WORK REQUEST:
Copy, from the material below, every line in which the word "parameter" can be found.

DATA:
--------------------------------

`src/rtl/i2s_rx_multi.sv`:
```
// Multi-line I2S receiver: deserialises CHANNELS stereo sd lines and streams
// the captured words one per handshake, tagged with channel number 2*line+side.
module i2s_rx_multi #(
    parameter int unsigned BITS     = 16,
    parameter int unsigned CHANNELS = 4,
    parameter int unsigned CW       = $clog2(2 * CHANNELS)
) (
    input  logic                ck,
    input  logic                rst_n,
    input  logic                sample,
    input  logic [5:0]          frame_posn,
    input  logic [CHANNELS-1:0] sd,
    input  logic                lj,
    input  logic                en,
    input  logic                clr_overrun,
    output logic [BITS-1:0]     out_data,
    output logic [CW-1:0]       out_chan,
    output logic                out_valid,
    input  logic                out_ready,
    output logic                overrun
);

    localparam int unsigned IW = (CHANNELS > 1) ? $clog2(CHANNELS) : 1;
    localparam int unsigned PW = 7;

    typedef enum logic {S_IDLE, S_DRAIN} state_t;

    state_t          state_q, state_d;
    logic [BITS-1:0] shift_q [CHANNELS];
    logic [BITS-1:0] shift_d [CHANNELS];
    logic [BITS-1:0] hold_q  [CHANNELS];
    logic [BITS-1:0] hold_d  [CHANNELS];
    logic [IW-1:0]   idx_q, idx_d;
    logic            side_q, side_d;
    logic [CW-1:0]   chan_q, chan_d;
    logic            ovr_q, ovr_d;

    logic [PW-1:0]   posn_c;
    logic [PW-1:0]   cap_l_c;
    logic [PW-1:0]   cap_r_c;
    logic            is_r_c;
    logic            cap_c;
    logic            hs_c;
    logic            last_c;

    // Capture positions widened to 7 bits: CAP_R can reach 64 and must then never match.
    assign posn_c  = PW'(frame_posn);
    assign cap_l_c = PW'(BITS) + (lj ? PW'(0) : PW'(1));
    assign cap_r_c = cap_l_c + PW'(32);
    assign is_r_c  = (posn_c == cap_r_c);
    assign cap_c   = sample && en && ((posn_c == cap_l_c) || is_r_c);

    assign out_valid = (state_q == S_DRAIN);
    assign out_data  = hold_q[idx_q];
    assign out_chan  = chan_q;
    assign overrun   = ovr_q;

    assign hs_c   = out_valid && out_ready;
    assign last_c = (idx_q == IW'(CHANNELS - 1));

    // Next-state: shifting, capture/drain sequencing and sticky overrun.
    always_comb begin
        state_d = state_q;
        shift_d = shift_q;
        hold_d  = hold_q;
        idx_d   = idx_q;
        side_d  = side_q;
        ovr_d   = ovr_q;

        if (sample) begin
            for (int i = 0; i < int'(CHANNELS); i++) begin
                shift_d[i] = {shift_q[i][BITS-2:0], sd[i]};
            end
        end

        if (clr_overrun) begin
            ovr_d = 1'b0;
        end

        case (state_q)
            S_IDLE: begin
                if (cap_c) begin
                    hold_d  = shift_q;
                    side_d  = is_r_c;
                    idx_d   = '0;
                    state_d = S_DRAIN;
                end
            end
            S_DRAIN: begin
                if (cap_c) begin
                    // A capture landing on the final handshake is a clean hand-off.
                    hold_d = shift_q;
                    side_d = is_r_c;
                    idx_d  = '0;
                    if (!(hs_c && last_c)) begin
                        ovr_d = 1'b1;
                    end
                end else if (hs_c) begin
                    if (last_c) begin
                        state_d = S_IDLE;
                    end else begin
                        idx_d = idx_q + IW'(1);
                    end
                end
            end
        endcase

        chan_d = CW'({idx_d, side_d});
    end

    always_ff @(posedge ck) begin
        if (!rst_n) begin
            state_q <= S_IDLE;
            idx_q   <= '0;
            side_q  <= 1'b0;
            chan_q  <= '0;
            ovr_q   <= 1'b0;
            for (int i = 0; i < int'(CHANNELS); i++) begin
                shift_q[i] <= '0;
                hold_q[i]  <= '0;
            end
        end else begin
            state_q <= state_d;
            idx_q   <= idx_d;
            side_q  <= side_d;
            chan_q  <= chan_d;
            ovr_q   <= ovr_d;
            for (int i = 0; i < int'(CHANNELS); i++) begin
                shift_q[i] <= shift_d[i];
                hold_q[i]  <= hold_d[i];
            end
        end
    end

endmodule

```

--------------------------------

WRITTEN RESPONSE:
    parameter int unsigned BITS     = 16,
    parameter int unsigned CHANNELS = 4,
    parameter int unsigned CW       = $clog2(2 * CHANNELS)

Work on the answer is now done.